From April 1999 to July 2002, we enrolled pregnant women into Project Viva, a longitudinal pre-birth cohort of mother-offspring pairs in eastern Massachusetts, USA.15 The study protocol was approved by the Institutional Review Board of Harvard Pilgrim Health Care and all participants provided written informed consent at enrollment and follow-up visits. Study population, enrollment and follow-up procedures, have been previously described in detail.16 Briefly, we recruited 2100 women attending their initial prenatal visit (median 9.9 weeks of gestation) at Atrius Harvard Vanguard Medical Associates, a multi-specialty group practice. Eligibility criteria included fluency in English, a singleton pregnancy, gestational age ≤22 weeks at recruitment and no plans to move away from the study area before delivery. We collected data from multiple sources, including interviews/surveys, medical records, examinations and biospecimens. From the 785 who remained under active follow-up and participated in the midlife visit (approximately 18 years after enrollment), we excluded 15 women who did not complete at least 10 items on the MRS, 79 women who were less 45 years old at this visit and did not reach menopause yet, and 57 women who at the time of study recruitment (first visit during index pregnancy) reported having no periods, periods that were too irregular to count or did not know about their menstrual cycles, leaving a final sample size of 634 women with complete data on self-reported menstrual cycle length and menopausal symptoms (Supplemental Figure 1). This study followed the Strengthening the Reporting of Observational Studies in Epidemiology (STROBE) reporting guideline.

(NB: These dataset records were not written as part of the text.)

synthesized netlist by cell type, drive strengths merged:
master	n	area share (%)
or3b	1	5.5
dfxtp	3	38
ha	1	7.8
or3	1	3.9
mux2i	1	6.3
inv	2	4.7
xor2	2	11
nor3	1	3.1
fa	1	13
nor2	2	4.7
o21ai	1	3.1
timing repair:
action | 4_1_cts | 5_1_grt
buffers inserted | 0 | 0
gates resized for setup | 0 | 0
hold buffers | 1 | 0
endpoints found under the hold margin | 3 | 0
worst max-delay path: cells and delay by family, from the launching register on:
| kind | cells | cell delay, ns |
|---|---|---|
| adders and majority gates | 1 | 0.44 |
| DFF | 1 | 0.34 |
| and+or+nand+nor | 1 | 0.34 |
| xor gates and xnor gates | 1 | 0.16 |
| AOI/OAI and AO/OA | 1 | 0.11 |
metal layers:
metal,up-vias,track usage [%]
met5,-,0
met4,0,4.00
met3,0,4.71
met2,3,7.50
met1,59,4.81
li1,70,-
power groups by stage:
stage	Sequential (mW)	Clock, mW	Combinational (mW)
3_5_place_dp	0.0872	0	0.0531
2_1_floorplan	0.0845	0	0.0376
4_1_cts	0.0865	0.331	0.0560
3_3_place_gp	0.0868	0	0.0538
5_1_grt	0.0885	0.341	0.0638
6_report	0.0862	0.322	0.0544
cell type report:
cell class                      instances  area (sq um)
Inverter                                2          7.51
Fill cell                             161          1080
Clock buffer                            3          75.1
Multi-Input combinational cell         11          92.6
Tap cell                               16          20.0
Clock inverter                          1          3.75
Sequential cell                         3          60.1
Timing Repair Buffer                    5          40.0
File: config.mk
export PLATFORM = sky130hd
export DESIGN_NAME = result_pipe
export DESIGN_NICKNAME = d
export VERILOG_FILES = /design/src/common/isa_pkg.sv /design/src/common/pipe_pkg.sv /design/src/logic/result_pipe.sv
export SDC_FILE = /design/constraint.sdc
export NUM_CORES = 1
export LEC_CHECK = 0
export ABC_AREA = 1
export BUFFER_PORTS_ARGS = -buffer_cell sky130_fd_sc_hd__buf_4
export CORE_ASPECT_RATIO = 1.5
export CORE_UTILIZATION = 40
export DETAILED_ROUTE_END_ITERATION = 10
export PLACE_DENSITY = 0.7
export SYNTH_ARGS = -nofsm -noshare
export SYNTH_HDL_FRONTEND = slang
export SYNTH_SLANG_ARGS = --single-unit
File: constraint.sdc
create_clock -name clock -period 1.1 [get_ports clock]
set_input_delay 0.165 -clock clock [delete_from_list [all_inputs] [get_ports clock]]
set_output_delay 0.165 -clock clock [all_outputs]
set_load 0.02 [all_outputs]
File: src/common/isa_pkg.sv
`default_nettype none

package isa_pkg;

    // element widths of the quadword datapath
    localparam int QUAD_BITS = 128;
    localparam int BYTE_BITS = 8;
    localparam int HALF_BITS = 16;
    localparam int WORD_BITS = 32;
    localparam int QUAD_BYTES = QUAD_BITS / BYTE_BITS;

    // instruction field widths
    localparam int REG_ADDR_BITS = 7;
    localparam int IMM_BITS = 16;

    // bit 0 is the most significant bit in every vector below
    typedef logic [0:QUAD_BITS-1] quad_t;
    typedef logic [0:WORD_BITS-1] word_t;
    typedef logic [0:REG_ADDR_BITS-1] reg_addr_t;

    // I7, I10 and I16 all sit right-aligned in this field
    typedef logic [0:IMM_BITS-1] imm_t;

    // local store geometry
    localparam int LS_BYTES = 16384;
    localparam int LS_ADDR_BITS = 14;
    localparam int QUAD_ALIGN_BITS = 4;
    localparam int LS_LINES = LS_BYTES >> QUAD_ALIGN_BITS;
    localparam int LS_LINE_BITS = LS_ADDR_BITS - QUAD_ALIGN_BITS;

    typedef logic [0:LS_ADDR_BITS-1] ls_addr_t;
    typedef logic [0:LS_LINE_BITS-1] ls_line_t;

    localparam ls_addr_t LSLR = ls_addr_t'(LS_BYTES - 1);
    localparam ls_addr_t QUAD_MASK = ~ls_addr_t'((1 << QUAD_ALIGN_BITS) - 1);

    // RR/RI7 opcodes are 11 bits, RI10 and RI16 ones are padded with zeros on the right
    typedef enum logic [10:0] {
        SHIFT_LEFT_QUADWORD_BY_BITS           = 11'b00111011011,
        SHIFT_LEFT_QUADWORD_BY_BITS_IMMEDIATE = 11'b00111111011,
        SHIFT_LEFT_QUADWORD_BY_BYTES          = 11'b00111011111,
        SHIFT_LEFT_QUADWORD_BY_BYTE_IMMEDIATE = 11'b00111111111,
        ROTATE_QUADWORD_BY_BYTES              = 11'b00111011100,
        ROTATE_QUADWORD_BY_BYTES_IMMEDIATE    = 11'b00111111100,
        ROTATE_QUADWORD_BY_BITS               = 11'b00111011000,
        ROTATE_QUADWORD_BY_BITS_IMMEDIATE     = 11'b00111111000,
        GATHER_BITS_FROM_BYTES                = 11'b00110110010,
        GATHER_BITS_FROM_HALFWORDS            = 11'b00110110001,
        GATHER_BITS_FROM_WORDS                = 11'b00110110000,
        LOAD_QUADWORD_DFORM                   = 11'b00110100000,
        LOAD_QUADWORD_AFORM                   = 11'b00110000100,
        STORE_QUADWORD_DFORM                  = 11'b00100100000,
        STORE_QUADWORD_AFORM                  = 11'b00100000100
    } opcode_e;

endpackage

`default_nettype wire

File: src/common/pipe_pkg.sv
`default_nettype none

package pipe_pkg;

    import isa_pkg::*;

    typedef enum logic [2:0] {
        PERMUTE    = 3'd5,
        LOAD_STORE = 3'd6
    } unit_id_e;

    // latency tag carried with each result record
    typedef logic [0:3] lat_t;

    localparam lat_t LAT_PERMUTE = 4'd4;
    localparam lat_t LAT_LOAD_STORE = 4'd7;

    // instruction with its operands already read
    typedef struct packed {
        opcode_e   opcode;
        quad_t     ra;
        quad_t     rb;
        quad_t     store_data;
        reg_addr_t rt_addr;
        imm_t      imm;
    } issue_t;

    // 143 bit record, unit id first
    typedef struct packed {
        unit_id_e  unit_id;
        quad_t     rt_value;
        logic      wr_en;
        reg_addr_t rt_addr;
        lat_t      latency;
    } result_t;

    localparam int ISSUE_STAGES = 1;
    localparam int UNIT_STAGES = 1;
    localparam int FORWARD_STAGES = 4;
    localparam int PIPE_LATENCY = ISSUE_STAGES + UNIT_STAGES + FORWARD_STAGES;

    // free slots in the consumer's result buffer
    localparam int RESULT_CREDITS = 4;
    typedef logic [0:2] credit_cnt_t;

endpackage

`default_nettype wire

File: src/logic/result_pipe.sv
`timescale 1ns/1ps
`default_nettype none

module result_pipe
    import pipe_pkg::*;
(
    input  logic    clock,
    input  logic    reset,
    input  logic    in_valid,
    input  result_t in_result,
    output logic    out_valid,
    output result_t out_result
);

    // stage 0 is the first register after the units
    logic [0:FORWARD_STAGES-1] valid_q;
    result_t                   stage_q [0:FORWARD_STAGES-1];

    always_ff @(posedge clock)
    begin
        if (reset)
            valid_q <= '0;
        else
            valid_q <= {in_valid, valid_q[0:FORWARD_STAGES-2]};
    end

    // records advance every cycle, the pipe never stalls
    always_ff @(posedge clock)
    begin
        stage_q[0] <= in_result;
        for (int i = 1; i < FORWARD_STAGES; i++)
            stage_q[i] <= stage_q[i-1];
    end

    assign out_valid = valid_q[FORWARD_STAGES-1];
    assign out_result = stage_q[FORWARD_STAGES-1];

endmodule

`default_nettype wire

After elaboration in Yosys (flattened, before gate mapping)
Memory sizes are Yosys's and may differ from the RTL's.
Index checks and enable logic that the tools add are counted.
{"block": "totals", "reg_bits": 4, "ramBits": 572, "word_cells": 2, "memories": 1}
{"memory": "stage_q", "depth": 4, "word_bits": 143, "read_ports": 4, "rd_clocked_by_memory_dff": 0, "write_ports": 4, "line": "result_pipe.sv:17", "rtl": "result_t stage_q [0:FORWARD_STAGES-1];"}

Longest topological paths before layout
Gate-level depths: netlist of run 1.
{"block": "depth", "depth_word": 0, "mapped_depth": 2, "mapped_depth_nobuf": 2}

Worst setup path after synthesis of run 1
OpenSTA, ideal clock, no wires.
{"block": "synth_timing", "path_kind": "reg-to-output", "from": "mem stage_q[3][0] (netlist bit)", "to": "out out_result[0] (netlist bit)", "t_arrival_ns": 0.395, "required_time_ns": 0.935, "setup_slack_ns": 0.540, "path_stages_with_launch": 1, "path_buffers": 0, "path_cell_list": "dfxtp_1"}
{"item": "start: declaration", "line": "result_pipe.sv:17"}
{"item": "end: declaration", "line": "result_pipe.sv:12", "rtl": "output result_t out_result"}

==> impl_metrics.csv, run 1 <==
group,metric,value,unit
run_status,status,"complete, but fails checks",
run_status,violations,"negative setup slack",
global_route,grt_pass1_vias,6376,
place,dpl.hpwl,11.7,mm
timing,hold_violations,0,
place,portBuffers,289,
yosys,yosysTopAreaCell,"dfxtp_1",
pwr,swShare,19.7,%
timing,relSlewSlack,90.7,%
layout,nFillCells,1828,
routing,routed_wirelength,22.4,mm
worst_setup_path,crit_path_end_kind,"output port",
clocking,clkSlewWorstSetupHoldPaths,70,ps
global_route,grt_pass1_wl,34.0,mm
timing,finalClockSkew,12.6,ps
timing,setup_ws,-111,ps
pwr,p_sw,8.31,mW
clocking,cts_inserted_buffers,47,
routing,drc,0,
yosys,synth_area_per_cell,19.8,um^2
pwr,p_comb_share,4.4,%
worst_setup_path,arrival,1050,ps
timing,rsz0062_at_grt,"yes",
worst_setup_path,cp_cell_sequence,"buf_6",
job,cap_violations,0,
pwr,p_int,34.0,mW
yosys,ys_seq_elements,576,
layout,area_growth_syn_to_layout,56.4,%
routing,via_count,5637,
yosys,synth_area,0.0116,mm^2
yosys,yosysWarnings,0,
layout,final_area,0.0181,mm^2
yosys,synth_fp_nets,730,
floorplanning,core.rowCount,75,
yosys,ys_seq_area_share,99.7,%
pwr,total_leakage_power,7.90,nW
yosys,synth_top_area_share,99.7,%
routing,drtPass1Iterations,4,
worst_setup_path,crit_path_max_incr_delay,370,ps
worst_setup_path,crit_type,"reg -> out",
global_route,grt_antenna_before_repair,4,
routing,ant_nets,0,
yosys,synth.area.top_cells,"dfxtp_1 100%, inv_1 0.13%, nor2_1 0.13%",
global_route,grt-ovfl-total,0,
min_path,min_path_type,"in -> reg",
floorplanning,die_w,141,um
worst_setup_path,crit_slowest_cell,"dfxtp_2",
worst_setup_path,path_buf_inv,1,
pwr,p_clk_share,42.7,%
place,post-place-ws,456,ps
timing,maxSlewViolCount,0,
routing,vias_per_cell,3.88,
timing,setup_viol,144,
layout,ff_latch_area,0.0117,mm^2
pwr,ir_drop,1500,uV
yosys,syn_inst,584,
global_route,grt_max_degree,19,
layout,mostFrequentLayoutCell,"dfxtp_1",
floorplanning,die_h,210,um
pwr,pwr-share-seq,53.0,%
floorplanning,die_area,0.0296,mm^2
routing,drt-wirelength-per-cell,15.4,um
timing,period_needed,1210,ps
clocking,cts-root-buf,"clkbuf_16",
worst_setup_path,worst_ep_required_time,940,ps
floorplanning,start_util,41.1,%
clocking,clk-insertion-delay-late,550,ps
floorplanning,ios,290,
yosys,ys_types,3,
layout,fin_cells,1453,
place,dp.cells,1219,
layout,layout.nets,1213,
layout,drive_above_1_share,46.6,%
clocking,cts_max_level,2,
clocking,cts_tree,"yes",
clocking,cts_sinks,576,
timing,worst_pin_slew,140,ps
place,routabilityCongestion,0.713,
clocking,postCtsSetupRepairBufs,0,
floorplanning,core,0.0282,mm^2
worst_setup_path,start_kind,"flip-flop",
layout,postLayoutCoreUtil,64.2,%
worst_setup_path,cp_top_family,"flip-flops",
layout,multi_input_area,15.0,um^2
layout,final_cell_mix,"432 x dfxtp_1, 145 x dlygate4sd3_1, 145 x buf_4",
clocking,clockBufferDepth,3,
timing,setup_tns,-7120,ps
place,postPlaceCellArea,0.0142,mm^2
global_route,track_usage,15.4,%
timing,finalCritPeriodShare,110,%
routing,dr.first_iter.drc_count,120,
timing,max_clock_freq,826,MHz
pwr,pwr_density_cell,2340,mW/mm^2
worst_setup_path,path_max_fanout,1,
## path summary, 6_finish.rpt
check	startpoint	endpoint	slack, ps	cells after the start
max	stage_q[3][140]$_DFF_P_	out_result[140]	-110	1
min	in_result[19]	stage_q[0][19]$_DFF_P_	250	2
max reg2reg	valid_q[0]$_SDFF_PP0_	valid_q[1]$_SDFF_PP0_	590	2
min reg2reg	stage_q[0][49]$_DFF_P_	stage_q[1][49]$_DFF_P_	320	0
## cell usage after synthesis
cell type	number
inv_1	4
dfxtp_1	576
nor2_1	4
## routing by layer
metal	vias to the layer above	global-route usage, %	routed length, um
met1	2585	14.6	7710
met3	45	6.38	2010
met5	-	0	17
met2	239	29.3	12100
li1	2766	-	-
met4	2	5.43	506
## flip-flops by register name, summed over array words and instances (netlist names)
name,flops
valid_q,4
stage_q,572
## timing repair
item                                    4_1_cts  5_1_grt
endpoints found under the setup margin      144      144
hold endpoints to repair                    147        0
cloned                                        0        0
resized for setup                           286        2
hold buffers                                145        0
## power groups by stage
| stage | Combinational [mW] | Sequential, mW | Clock [mW] |
|---|---|---|---|
| 5_1_grt | 1.93 | 22.5 | 19.4 |
| 3_3_place_gp | 1.20 | 22.7 | 0 |
| 6_report | 1.84 | 22.4 | 18.0 |
| 3_5_place_dp | 1.21 | 22.7 | 0 |
| 2_1_floorplan | 0.00382 | 23.0 | 0 |
| 4_1_cts | 1.83 | 22.4 | 18.4 |
## metrics by stage
step	total power, mW	hold slack, ps
3_3_place_gp	23.9	270
6_report	42.3	255
4_1_cts	42.5	226
2_1_floorplan	23.0	193
5_1_grt	43.8	232
3_5_place_dp	23.9	270
## cell type report
type / instances / area share, %
sequential: 576 / 64.8
timing repair buffer: 434 / 23.0
clock buffer: 70 / 8.16
tap: 346 / 2.39
clock inverter: 16 / 1.48
multi-input combinational: 4 / 0.0830
inverter: 4 / 0.0830
antenna: 3 / 0.0415
## cell families after synthesis
family	after synthesis	synth area share, %
buffers and inverters	4	0.130
flip-flops	576	99.7
AND/OR/NAND/NOR	4	0.130
Note: power is estimated with default switching activity, not from simulation.
==> run 2: changes to the inputs <==
--- a/config.mk
+++ b/config.mk
@@ -12,4 +12,6 @@
 export DETAILED_ROUTE_END_ITERATION = 10
 export PLACE_DENSITY = 0.7
+export REMOVE_ABC_BUFFERS = 1
+export SLEW_MARGIN = 20
 export SYNTH_ARGS = -nofsm -noshare
 export SYNTH_HDL_FRONTEND = slang
==> constraint.sdc (replaced) <==
create_clock -name clock -period 1.1 [get_ports clock]
set_input_delay 0.165 -clock clock [delete_from_list [all_inputs] [get_ports clock]]
set_output_delay 0.165 -clock clock [all_outputs]
set_load 0.005 [all_outputs]
==> run 2 against run 1 <==
Net effect: the run still ends with negative setup slack left; die area stayed put; clock-buffer cell count down 10; critical path type unchanged; first-iteration DRC count fell by 24%; power is 3.3% lower.
==> impl_metrics.csv, run 2 (same netlist as run 1, synthesis figures left out) <==
group,metric,value,unit
pwr,pwr_density_cell,2290,mW/mm^2
worst_setup_path,cp_top_family,"flip-flops",
clocking,cts_tree,"yes",
timing,setup_ws,-63.6,ps
timing,relSlewSlack,88.4,%
clocking,clkSlewWorstSetupHoldPaths,70,ps
worst_setup_path,crit_path_max_incr_delay,340,ps
routing,routed_wirelength,21.9,mm
floorplanning,die_area,0.0296,mm^2
timing,worst_pin_slew,174,ps
clocking,cts_inserted_buffers,46,
worst_setup_path,worstSetupEndpoint,"out_result[26]",
timing,period_needed,1160,ps
global_route,track_usage,14.3,%
timing,max_clock_freq,859,MHz
place,portBuffers,289,
floorplanning,core.rowCount,75,
worst_setup_path,r2r-end,"stage_q[3][103]$_DFF_P_",
worst_setup_path,r2r_slack,600,ps
worst_setup_path,r2r_cells,0,
floorplanning,die_w,141,um
floorplanning,ios,290,
worst_setup_path,crit_slowest_cell,"dfxtp_1",
clocking,clk-insertion-delay-late,550,ps
run_status,violations,"negative setup slack",
worst_setup_path,cp_cell_sequence,"buf_4",
job,cap_violations,0,
layout,mostFrequentLayoutCell,"dfxtp_1",
routing,vias_per_cell,3.84,
timing,setup_tns,-4120,ps
layout,top_register,"stage_q",
routing,drt-wirelength-per-cell,15.1,um
clocking,cts_max_level,2,
timing,finalCritPeriodShare,106,%
global_route,grt_antenna_before_repair,2,
min_path,min_path_type,"in -> reg",
timing,finalClockSkew,7.96,ps
layout,final_cell_mix,"457 x dfxtp_1, 163 x buf_4, 145 x dlygate4sd3_1",
global_route,grt_pass1_vias,5963,
layout,largest_register_ffs,572,
pwr,ir_drop,1590,uV
timing,hold_violations,0,
timing,setup_viol,144,
routing,drtPass1Iterations,4,
worst_setup_path,path_max_fanout,1,
routing,via_count,5559,
routing,ant_nets,0,
layout,nFillCells,1864,
clocking,postCtsSetupRepairBufs,0,
worst_setup_path,crit_start,"stage_q[3][26]$_DFF_P_",
place,post-place-ws,472,ps
global_route,grt_max_degree,20,
clocking,cts-root-buf,"clkbuf_16",
floorplanning,start_util,41.1,%
clocking,cts_sinks,576,
run_status,status,"complete, but fails checks",
layout,layout.nets,1212,
floorplanning,core,0.0282,mm^2
routing,drc,0,
timing,rsz0062_at_grt,"yes",
pwr,total_leakage_power,7.81,nW
worst_setup_path,path_buf_inv,1,
global_route,grt_pass1_wl,31.4,mm
place,dpl.hpwl,12.0,mm
worst_setup_path,reg2reg_from,"stage_q[2][103]$_DFF_P_",
global_route,grt-ovfl-total,0,
worst_setup_path,crit_cells,1,
worst_setup_path,crit_type,"reg -> out",
layout,drive_above_1_share,43.8,%
worst_setup_path,arrival,1000,ps
worst_setup_path,worst_ep_required_time,940,ps
routing,dr.first_iter.drc_count,91,
clocking,clockBufferDepth,3,
worst_setup_path,start_kind,"flip-flop",
layout,area_growth_syn_to_layout,54.4,%
worst_setup_path,crit_path_end_kind,"output port",
layout,reg_top3,"stage_q: 572 flops, valid_q: 4 flops",
timing,maxSlewViolCount,0,
floorplanning,die_h,210,um
place,routabilityCongestion,0.729,
layout,postLayoutCoreUtil,63.4,%
[run 2: worst min path at each step]
stage | from | end | slack [ps] | cells past startpoint
after CTS | in_result[68] | stage_q[0][68]$_DFF_P_ | 220 | 2
final | in_result[68] | stage_q[0][68]$_DFF_P_ | 250 | 2
after detailed placement | in_result[53] | stage_q[0][53]$_DFF_P_ | 270 | 1
after global placement | in_result[93] | stage_q[0][93]$_DFF_P_ | 270 | 1
after floorplan | in_result[0] | stage_q[0][0]$_DFF_P_ | 190 | 0
after global routing | in_result[71] | stage_q[0][71]$_DFF_P_ | 230 | 2
[run 2: routing by layer]
metal | share of wire (%) | track usage (%)
met2 | 54 | 27.0
met5 | 0.059 | 0
met3 | 9.1 | 6.27
met1 | 35 | 13.5
met4 | 1.9 | 4.99
[run 2: repair_timing]
item / CTS / global route
endpoints found under the hold margin: 147 / 0
hold buffers: 145 / 0
gates resized for setup: 160 / 85
endpoints found under the setup margin: 144 / 144
[run 2: where the power goes]
part           internal (mW)  leakage (nW)  switching, mW
registers               22.0          4.86          0.351
clock network           9.87         0.778           7.15
logic                   1.12          2.17          0.362
[run 2: cell type report]
cell class	count	area (um^2)	share of cell area [%]
sequential	576	11700	65.5
timing repair buffer	434	4090	22.9
clock buffer	60	1260	7.09
tap	346	433	2.43
clock inverter	24	340	1.91
multi-input combinational	4	15.0	0.0841
inverter	4	15.0	0.0841
antenna	1	2.50	0.0140
[run 2: through the flow]
step	total power [mW]	std cells	hold WS (ps)	instance area [um^2]
2_1_floorplan	22.7	584	193	11600
5_1_grt	42.3	1449	233	17800
3_3_place_gp	23.5	1219	269	14200
6_report	40.9	1449	255	17800
4_1_cts	41.1	1448	222	17700
3_5_place_dp	23.6	1219	270	14200
==> run 3: changes to the inputs <==
- ABC_AREA: 1 -> default
==> run 3 against run 2 <==
Net effect: the flow still finishes with violations (negative setup slack); maximum frequency increased by 0.17%; critical path depth unchanged; first-iteration DRC count decreased by 1.1%; design area decreased by 1.0%; sequential share of layout area increased by 0.64 points; cell count decreased by 0.69%; non-clock buffer count unchanged; global-route usage decreased by 0.39 points; via count increased by 0.41%; power decreased by 2.5%; critical endpoint is now out_result[42].
==> impl_metrics.csv, run 3 <==
group,metric,value,unit
clocking,postCtsSetupRepairBufs,0,
floorplanning,die_h,210,um
worst_setup_path,r2r_cells,1,
pwr,swShare,19.3,%
floorplanning,core,0.0282,mm^2
min_path,min-delay-start,"in_result[126]",
yosys,yosysWarnings,0,
routing,routed_wirelength,21.6,mm
layout,layout.nets,1208,
yosys,ys_seq_area_share,99.8,%
min_path,hold_path_depth,2,
yosys,synthArstFlopShare,0,%
yosys,ys_seq_elements,576,
timing,rsz0062_at_grt,"yes",
clocking,clk-insertion-delay-late,540,ps
yosys,synth_edf_count,0,
worst_setup_path,crit_type,"reg -> out",
pwr,p_sw,7.68,mW
place,portBuffers,289,
global_route,grt-ovfl-total,0,
clocking,cts-root-buf,"clkbuf_16",
clocking,cts_tree,"yes",
pwr,p_comb_share,3.6,%
yosys,synth.area.top_cells,"dfxtp_1 100%, nor2b_1 0.22%",
pwr,p_int,32.2,mW
floorplanning,start_util,41.0,%
pwr,total_leakage_power,7.73,nW
yosys,yosysMostFrequentCell,"dfxtp_1",
worst_setup_path,reg2reg_from,"valid_q[2]$_SDFF_PP0_",
place,dpl.hpwl,10.9,mm
timing,worst_pin_slew,141,ps
clocking,clockBufferDepth,3,
place,routabilityCongestion,0.680,
worst_setup_path,crit_path_end_kind,"output port",
job,cap_violations,0,
worst_setup_path,worst_ep_required_time,940,ps
clocking,cts_sinks,576,
layout,postLayoutCoreUtil,62.7,%
pwr,pwr-share-seq,56.2,%
run_status,violations,"negative setup slack",
min_path,min_path_type,"in -> reg",
timing,period_needed,1160,ps
routing,vias_per_cell,3.88,
worst_setup_path,path_buf_inv,1,
layout,mostFrequentLayoutCell,"dfxtp_1",
timing,hold_violations,0,
timing,relSlewSlack,90.6,%
min_path,min_delay_worst_endpoint,"stage_q[0][126]$_DFF_P_",
yosys,syn_inst,580,
routing,drtPass1Iterations,4,
run_status,status,"complete, but fails checks",
clocking,cts_max_level,2,
worst_setup_path,cp_cell_sequence,"buf_4",
layout,drive_above_1_share,42.9,%
pwr,ir_drop,1890,uV
worst_setup_path,start_kind,"flip-flop",
yosys,ys_types,2,
pwr,pwr_density_cell,2260,mW/mm^2
worst_setup_path,crit_slowest_cell,"dfxtp_1",
global_route,track_usage,13.9,%
global_route,grt_max_degree,18,
layout,largest_register_ffs,572,
timing,maxSlewViolCount,0,
global_route,grt_pass1_wl,31.0,mm
yosys,synth_area_per_cell,19.9,um^2
yosys,synth_top_area_share,99.8,%
worst_setup_path,r2r_slack,560,ps
routing,drt-wirelength-per-cell,15.0,um
timing,setup_ws,-61.7,ps
yosys,synth_area,0.0116,mm^2
clocking,clkSlewWorstSetupHoldPaths,70,ps
layout,final_cell_mix,"461 x dfxtp_1, 171 x buf_4, 145 x dlygate4sd3_1",
timing,finalCritPeriodShare,106,%
yosys,yosysTopAreaCell,"dfxtp_1",
timing,max_clock_freq,861,MHz
worst_setup_path,cp_top_family,"flip-flops",
floorplanning,die_w,141,um
routing,ant_nets,0,
routing,dr.first_iter.drc_count,90,
worst_setup_path,crit_cells,1,
layout,area_growth_syn_to_layout,52.8,%
worst_setup_path,crit_path_max_incr_delay,340,ps
yosys,ys_top_cells_by_count,"576 x dfxtp_1, 4 x nor2b_1",
pwr,p_clk_share,40.2,%
floorplanning,ios,290,
worst_setup_path,path_max_fanout,1,
global_route,grt_antenna_before_repair,4,
timing,setup_viol,144,
routing,drc,0,
worst_setup_path,r2r-end,"valid_q[3]$_SDFF_PP0_",
routing,via_count,5582,
yosys,ys.flop_type,"dfxtp_1",
timing,finalClockSkew,14.0,ps
global_route,grt_pass1_vias,6044,
floorplanning,core.rowCount,75,
layout,reg_top3,"stage_q: 572 flops, valid_q: 4 flops",
place,post-place-ws,477,ps
clocking,cts_inserted_buffers,46,
worst_setup_path,arrival,1000,ps
layout,nFillCells,1871,
floorplanning,die_area,0.0296,mm^2
layout,top_register,"stage_q",
run 3: layout make-up:
type	instances	area, um^2	share of cell area, %
flip-flops and latches	576	11700	66.1
multi-input cells	4	25.0	0.142
well taps	346	433	2.45
clock inverters	14	194	1.10
diodes	1	2.50	0.0142
repair buffers	434	4060	23.0
clock buffers	64	1270	7.19
run 3: timing repair:
item	4_1_cts	5_1_grt
hold endpoints to repair	147	0
hold buffers	145	0
endpoints found under the setup margin	144	144
resized for setup	129	104
run 3: per-layer routing:
| metal | wire length (um) | part of all wire, % | track usage, % |
|---|---|---|---|
| met5 | 41 | 0.19 | 0 |
| met1 | 7920 | 37 | 14.1 |
| met2 | 11400 | 53 | 25.6 |
| met3 | 1570 | 7.3 | 4.75 |
| met4 | 647 | 3.0 | 5.88 |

Self-reported menstrual cycle length

On a questionnaire administered at study enrollment in early pregnancy, women were asked “When you are not on the pill, breastfeeding or pregnant, what is the typical length of your menstrual cycle? By this we mean the interval from the first day of your period to the first day of your next period”. Responses included: “less than 21 days, 21 to 25 days, 26 to 34 days, more than 35 days, too irregular to estimate, no periods, and don’t know”. Because only 6 women reported a typical cycle length of less than 21 days, we combined women in this group with women reporting a typical cycle length of 21 to 25 days (n=84) into a single category (n=90) and considered this group as short menstrual cycle length. As a result, for statistical analyses we used history of menstrual cycle length as three-category variable: <=25 days, 26–34 days and >=35 days. We excluded women who reported too irregular to estimate (n=31), no periods (n=1) or don’t know (n=25).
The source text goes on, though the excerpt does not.